Brahim Coulibaly a expliqué mercredi matin, au second jour du procès, que le Mali a été "brutalement confronté aux OGM du coton il y a 3 ans". Le coton malien se vendait mal et dans le même temps, les semenciers américains, encouragés par les organismes de coopération américains, "poussent les petits producteurs à leur acheter des semences, ce qu'ils n'ont jamais fait, et des fertilisants et pesticides". "C'était une sorte de conspiration", a-t-il estimé.
Christian Vélot, généticien moléculaire, a pour sa part martelé un credo anti-OGM: "En agricuture, ils ne sont plus utilisés comme outil mais comme organisme à part entière, sans que l'on puisse maîtriser toutes les conséquences". Il a fustigé "la démarche anti-scientifique des grands groupes par rapport à l'étude des risques et des alternatives". "Il y a danger de contamination, on le sait. Quant au danger sanitaire, il faut refaire des expériences", a conclu le généticien.
Mardi soir, un autre scientifique, Philippe Joudrier, directeur de recherches à l'Inra (Institut national de la recherche agronomique), cité par les parties civiles, avait, lui, plaidé pour les OGM, expliquant notamment que le pollen du maïs, très lourd, ne risque pas d'être emporté, ce qui rend la dissémination "quasiment inexistante".

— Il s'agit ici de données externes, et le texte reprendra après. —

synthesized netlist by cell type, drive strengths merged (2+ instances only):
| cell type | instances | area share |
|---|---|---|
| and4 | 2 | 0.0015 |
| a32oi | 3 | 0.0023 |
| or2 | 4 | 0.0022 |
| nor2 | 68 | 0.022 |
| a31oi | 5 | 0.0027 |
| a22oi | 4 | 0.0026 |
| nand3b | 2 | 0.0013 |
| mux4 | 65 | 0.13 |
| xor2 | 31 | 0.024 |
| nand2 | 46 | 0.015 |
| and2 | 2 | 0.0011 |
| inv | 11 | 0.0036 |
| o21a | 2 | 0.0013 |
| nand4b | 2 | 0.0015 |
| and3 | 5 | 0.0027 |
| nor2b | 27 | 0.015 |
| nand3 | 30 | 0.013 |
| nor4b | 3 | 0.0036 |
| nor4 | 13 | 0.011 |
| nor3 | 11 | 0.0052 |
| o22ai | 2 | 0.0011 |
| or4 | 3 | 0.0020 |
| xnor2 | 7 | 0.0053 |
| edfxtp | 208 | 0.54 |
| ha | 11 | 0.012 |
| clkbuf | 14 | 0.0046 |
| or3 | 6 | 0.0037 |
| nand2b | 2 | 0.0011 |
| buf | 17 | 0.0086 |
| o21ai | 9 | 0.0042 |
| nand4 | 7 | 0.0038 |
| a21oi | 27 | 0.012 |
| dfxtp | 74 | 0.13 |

Mercredi en milieu de matinée, le président Philippe Pujo-Sausset a suspendu l'audience à la demande des 9 prévenus, le temps de leur permettre d'observer une minute de silence à la mémoire des victimes de l'explosion de l'usine AZF, le 21 septembre 2001. L'audience, qui doit se terminer dans la soirée, reprendra mercredi après-midi avec les plaidoiries des parties civiles.